• Assignment
Copy word for word, please, the lines of the entries below running from the one containing "export IMPL_rows=61" to the one containing "export IMPL_yosysTopAreaCellShare_pct=23.3", both ends included.

• Provided information

• • • • •

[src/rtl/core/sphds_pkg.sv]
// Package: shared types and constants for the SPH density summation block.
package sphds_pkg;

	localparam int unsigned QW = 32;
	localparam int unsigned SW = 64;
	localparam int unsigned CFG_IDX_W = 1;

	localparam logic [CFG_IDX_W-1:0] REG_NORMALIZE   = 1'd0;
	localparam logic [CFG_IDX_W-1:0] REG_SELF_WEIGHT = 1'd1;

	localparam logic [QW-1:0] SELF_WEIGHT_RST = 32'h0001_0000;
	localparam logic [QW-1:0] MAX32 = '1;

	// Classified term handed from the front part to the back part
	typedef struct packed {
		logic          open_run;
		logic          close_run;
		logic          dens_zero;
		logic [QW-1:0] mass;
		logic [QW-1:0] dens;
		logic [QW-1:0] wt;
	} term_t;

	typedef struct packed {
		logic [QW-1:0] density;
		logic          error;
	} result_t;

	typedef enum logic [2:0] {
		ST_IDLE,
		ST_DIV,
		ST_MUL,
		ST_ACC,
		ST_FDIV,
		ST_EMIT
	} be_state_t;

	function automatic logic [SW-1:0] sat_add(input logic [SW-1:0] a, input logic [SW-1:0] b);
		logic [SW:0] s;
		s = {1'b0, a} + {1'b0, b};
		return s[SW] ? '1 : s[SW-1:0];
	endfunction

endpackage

• • • • •

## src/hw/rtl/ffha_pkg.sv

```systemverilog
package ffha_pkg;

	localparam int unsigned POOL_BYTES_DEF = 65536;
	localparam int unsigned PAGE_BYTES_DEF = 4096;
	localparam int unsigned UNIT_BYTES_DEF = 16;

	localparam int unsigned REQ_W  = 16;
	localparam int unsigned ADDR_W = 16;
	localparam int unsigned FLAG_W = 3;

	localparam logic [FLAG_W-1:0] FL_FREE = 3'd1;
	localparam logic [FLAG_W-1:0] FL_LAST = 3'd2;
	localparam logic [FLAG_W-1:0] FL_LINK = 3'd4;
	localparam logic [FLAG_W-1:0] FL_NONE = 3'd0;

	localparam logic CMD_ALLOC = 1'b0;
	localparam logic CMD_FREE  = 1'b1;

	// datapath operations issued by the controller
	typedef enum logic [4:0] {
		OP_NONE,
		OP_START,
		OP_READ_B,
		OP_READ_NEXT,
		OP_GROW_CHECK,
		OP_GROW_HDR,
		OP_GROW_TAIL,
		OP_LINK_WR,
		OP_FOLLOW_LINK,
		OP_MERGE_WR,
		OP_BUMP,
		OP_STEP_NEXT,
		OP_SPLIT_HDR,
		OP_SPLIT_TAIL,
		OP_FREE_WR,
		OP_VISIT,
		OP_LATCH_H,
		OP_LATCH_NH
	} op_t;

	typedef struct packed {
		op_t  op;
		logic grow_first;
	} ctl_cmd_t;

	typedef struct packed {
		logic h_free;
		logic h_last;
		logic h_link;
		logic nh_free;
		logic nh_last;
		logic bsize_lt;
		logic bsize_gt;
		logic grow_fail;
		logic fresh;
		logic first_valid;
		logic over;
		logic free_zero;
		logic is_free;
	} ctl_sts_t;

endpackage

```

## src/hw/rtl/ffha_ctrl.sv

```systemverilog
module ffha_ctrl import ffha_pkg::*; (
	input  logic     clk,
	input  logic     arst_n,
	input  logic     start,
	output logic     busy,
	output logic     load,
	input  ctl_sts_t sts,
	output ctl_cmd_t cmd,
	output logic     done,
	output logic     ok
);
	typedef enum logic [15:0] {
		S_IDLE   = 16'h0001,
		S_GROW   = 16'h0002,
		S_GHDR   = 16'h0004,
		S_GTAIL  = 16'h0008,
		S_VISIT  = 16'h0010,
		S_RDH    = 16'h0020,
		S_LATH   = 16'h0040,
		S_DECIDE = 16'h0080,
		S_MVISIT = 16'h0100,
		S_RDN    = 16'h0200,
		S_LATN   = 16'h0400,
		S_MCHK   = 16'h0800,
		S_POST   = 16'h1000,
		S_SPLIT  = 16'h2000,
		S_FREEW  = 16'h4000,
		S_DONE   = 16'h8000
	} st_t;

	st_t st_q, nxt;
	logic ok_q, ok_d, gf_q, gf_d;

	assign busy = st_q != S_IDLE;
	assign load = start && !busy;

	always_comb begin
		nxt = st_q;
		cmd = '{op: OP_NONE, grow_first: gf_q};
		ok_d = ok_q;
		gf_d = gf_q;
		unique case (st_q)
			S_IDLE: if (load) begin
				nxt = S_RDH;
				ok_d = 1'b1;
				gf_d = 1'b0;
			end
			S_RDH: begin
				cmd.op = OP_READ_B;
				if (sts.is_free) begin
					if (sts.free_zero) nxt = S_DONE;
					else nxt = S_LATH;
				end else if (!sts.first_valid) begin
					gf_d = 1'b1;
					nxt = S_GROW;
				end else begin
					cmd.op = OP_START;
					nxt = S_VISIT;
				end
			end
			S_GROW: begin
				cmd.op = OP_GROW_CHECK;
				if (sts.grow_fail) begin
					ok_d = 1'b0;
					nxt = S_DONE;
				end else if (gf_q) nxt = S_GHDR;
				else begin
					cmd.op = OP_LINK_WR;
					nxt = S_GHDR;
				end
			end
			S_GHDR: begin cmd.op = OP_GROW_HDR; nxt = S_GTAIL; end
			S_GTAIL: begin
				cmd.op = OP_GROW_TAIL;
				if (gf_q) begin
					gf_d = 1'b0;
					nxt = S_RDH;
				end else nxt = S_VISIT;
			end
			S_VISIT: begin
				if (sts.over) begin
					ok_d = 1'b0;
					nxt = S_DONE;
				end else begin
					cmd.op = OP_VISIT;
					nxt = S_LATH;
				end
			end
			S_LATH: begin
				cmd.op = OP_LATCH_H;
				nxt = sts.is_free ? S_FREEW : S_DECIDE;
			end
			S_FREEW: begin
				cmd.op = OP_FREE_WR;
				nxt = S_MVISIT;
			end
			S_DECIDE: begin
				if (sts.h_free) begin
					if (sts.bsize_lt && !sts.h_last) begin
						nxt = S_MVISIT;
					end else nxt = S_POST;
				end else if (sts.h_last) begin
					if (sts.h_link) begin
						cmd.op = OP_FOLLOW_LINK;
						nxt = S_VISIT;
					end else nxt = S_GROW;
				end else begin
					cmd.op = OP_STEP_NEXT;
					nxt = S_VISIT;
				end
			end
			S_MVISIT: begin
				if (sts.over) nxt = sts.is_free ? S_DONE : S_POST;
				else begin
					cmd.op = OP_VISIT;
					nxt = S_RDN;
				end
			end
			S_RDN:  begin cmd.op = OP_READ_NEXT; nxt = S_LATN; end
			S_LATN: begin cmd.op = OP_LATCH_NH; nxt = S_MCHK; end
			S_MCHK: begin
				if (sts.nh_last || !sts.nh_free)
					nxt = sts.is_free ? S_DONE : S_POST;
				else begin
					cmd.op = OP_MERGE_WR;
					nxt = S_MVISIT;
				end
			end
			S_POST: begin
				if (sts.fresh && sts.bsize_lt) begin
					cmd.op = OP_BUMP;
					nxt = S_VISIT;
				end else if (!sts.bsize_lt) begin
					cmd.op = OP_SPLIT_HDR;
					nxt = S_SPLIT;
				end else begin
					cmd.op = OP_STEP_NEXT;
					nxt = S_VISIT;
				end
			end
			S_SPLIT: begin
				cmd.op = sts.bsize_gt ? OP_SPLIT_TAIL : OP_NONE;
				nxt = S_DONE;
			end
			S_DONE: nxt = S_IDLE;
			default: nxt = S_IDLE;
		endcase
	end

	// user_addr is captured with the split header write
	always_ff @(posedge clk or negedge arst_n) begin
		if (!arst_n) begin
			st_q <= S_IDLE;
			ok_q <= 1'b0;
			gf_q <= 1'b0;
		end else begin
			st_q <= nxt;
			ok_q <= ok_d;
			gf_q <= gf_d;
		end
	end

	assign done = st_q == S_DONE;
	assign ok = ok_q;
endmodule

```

• • • • •

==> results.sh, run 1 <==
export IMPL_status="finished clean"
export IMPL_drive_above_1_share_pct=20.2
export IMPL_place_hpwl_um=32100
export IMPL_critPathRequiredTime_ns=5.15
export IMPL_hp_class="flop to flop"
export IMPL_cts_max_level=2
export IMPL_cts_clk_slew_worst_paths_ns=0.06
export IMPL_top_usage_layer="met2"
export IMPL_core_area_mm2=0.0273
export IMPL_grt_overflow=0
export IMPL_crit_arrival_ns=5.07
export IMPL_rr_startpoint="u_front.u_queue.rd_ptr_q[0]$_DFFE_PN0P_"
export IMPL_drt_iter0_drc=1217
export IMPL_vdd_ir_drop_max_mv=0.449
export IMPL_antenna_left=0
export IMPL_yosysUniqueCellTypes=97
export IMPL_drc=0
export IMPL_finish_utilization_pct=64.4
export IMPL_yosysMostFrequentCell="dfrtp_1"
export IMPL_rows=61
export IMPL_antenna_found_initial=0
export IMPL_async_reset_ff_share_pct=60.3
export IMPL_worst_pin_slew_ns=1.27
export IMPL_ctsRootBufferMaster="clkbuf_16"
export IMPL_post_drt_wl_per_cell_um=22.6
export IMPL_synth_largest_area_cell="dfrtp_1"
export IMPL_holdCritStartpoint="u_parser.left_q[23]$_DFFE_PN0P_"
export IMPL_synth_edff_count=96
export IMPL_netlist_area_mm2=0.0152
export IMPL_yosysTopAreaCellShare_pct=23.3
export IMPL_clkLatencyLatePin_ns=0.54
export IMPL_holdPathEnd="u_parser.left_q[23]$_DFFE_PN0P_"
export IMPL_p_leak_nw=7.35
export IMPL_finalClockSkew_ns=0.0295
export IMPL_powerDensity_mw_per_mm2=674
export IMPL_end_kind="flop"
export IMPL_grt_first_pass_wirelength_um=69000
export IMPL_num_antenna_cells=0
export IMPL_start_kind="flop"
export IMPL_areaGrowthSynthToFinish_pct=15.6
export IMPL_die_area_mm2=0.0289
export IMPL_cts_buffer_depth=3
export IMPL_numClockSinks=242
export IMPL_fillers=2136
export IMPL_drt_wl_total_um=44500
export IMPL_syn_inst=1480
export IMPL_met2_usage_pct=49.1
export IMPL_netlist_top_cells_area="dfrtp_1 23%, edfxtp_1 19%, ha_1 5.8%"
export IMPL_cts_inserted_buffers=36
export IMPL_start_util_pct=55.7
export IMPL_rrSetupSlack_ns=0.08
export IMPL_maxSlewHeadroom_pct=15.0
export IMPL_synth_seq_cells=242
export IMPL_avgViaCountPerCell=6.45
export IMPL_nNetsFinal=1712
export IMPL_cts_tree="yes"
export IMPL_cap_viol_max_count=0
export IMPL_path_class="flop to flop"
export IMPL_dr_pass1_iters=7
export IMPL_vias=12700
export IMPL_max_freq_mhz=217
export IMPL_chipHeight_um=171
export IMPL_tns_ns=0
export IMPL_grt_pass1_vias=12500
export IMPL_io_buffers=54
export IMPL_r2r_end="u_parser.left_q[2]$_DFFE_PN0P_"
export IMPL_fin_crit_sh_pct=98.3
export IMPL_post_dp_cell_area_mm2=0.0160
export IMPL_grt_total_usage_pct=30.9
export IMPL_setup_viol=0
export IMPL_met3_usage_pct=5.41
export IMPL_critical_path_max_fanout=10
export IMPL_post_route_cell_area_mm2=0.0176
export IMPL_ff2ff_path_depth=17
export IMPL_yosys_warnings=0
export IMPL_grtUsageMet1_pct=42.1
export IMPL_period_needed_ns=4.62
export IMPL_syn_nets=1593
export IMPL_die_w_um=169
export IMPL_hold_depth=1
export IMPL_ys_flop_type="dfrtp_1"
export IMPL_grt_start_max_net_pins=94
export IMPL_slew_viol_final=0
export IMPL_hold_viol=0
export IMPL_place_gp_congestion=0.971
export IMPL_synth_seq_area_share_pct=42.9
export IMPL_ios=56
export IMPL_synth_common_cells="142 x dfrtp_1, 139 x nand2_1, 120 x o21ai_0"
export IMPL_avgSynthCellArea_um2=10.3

• • • • •

• Solution below
export IMPL_rows=61
export IMPL_antenna_found_initial=0
export IMPL_async_reset_ff_share_pct=60.3
export IMPL_worst_pin_slew_ns=1.27
export IMPL_ctsRootBufferMaster="clkbuf_16"
export IMPL_post_drt_wl_per_cell_um=22.6
export IMPL_synth_largest_area_cell="dfrtp_1"
export IMPL_holdCritStartpoint="u_parser.left_q[23]$_DFFE_PN0P_"
export IMPL_synth_edff_count=96
export IMPL_netlist_area_mm2=0.0152
export IMPL_yosysTopAreaCellShare_pct=23.3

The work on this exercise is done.